■ WORK ORDER:
Exact reproduction required: the lines below from the line with "export VERILOG_FILES = /design/src/rtl/i2s_sample_tx.sv" to the line with "export GPL_TIMING_DRIVEN = 1", both ends included, and no others.

LISTED RECORDS START

$ cat config.mk
export PLATFORM = sky130hd
export DESIGN_NAME = i2s_sample_tx
export DESIGN_NICKNAME = d
export VERILOG_FILES = /design/src/rtl/i2s_sample_tx.sv
export SDC_FILE = /design/constraint.sdc
export NUM_CORES = 1
export LEC_CHECK = 0
export CAP_MARGIN = 20
export CORE_ASPECT_RATIO = 1.5
export CORE_UTILIZATION = 40
export DETAILED_ROUTE_END_ITERATION = 16
export GPL_TIMING_DRIVEN = 1
export PLACE_DENSITY_LB_ADDON = 0.1
export SYNTH_ARGS = -nofsm -noshare
export SYNTH_HDL_FRONTEND = slang
export SYNTH_SLANG_ARGS = --single-unit
$ cat constraint.sdc
create_clock -name system_clock -period 4.26 [get_ports system_clock]
set_input_delay 0.852 -clock system_clock [delete_from_list [all_inputs] [get_ports system_clock]]
set_output_delay 0.852 -clock system_clock [all_outputs]
set_load 0.03 [all_outputs]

LISTED RECORDS END

■ TASK RESPONSE:
export VERILOG_FILES = /design/src/rtl/i2s_sample_tx.sv
export SDC_FILE = /design/constraint.sdc
export NUM_CORES = 1
export LEC_CHECK = 0
export CAP_MARGIN = 20
export CORE_ASPECT_RATIO = 1.5
export CORE_UTILIZATION = 40
export DETAILED_ROUTE_END_ITERATION = 16
export GPL_TIMING_DRIVEN = 1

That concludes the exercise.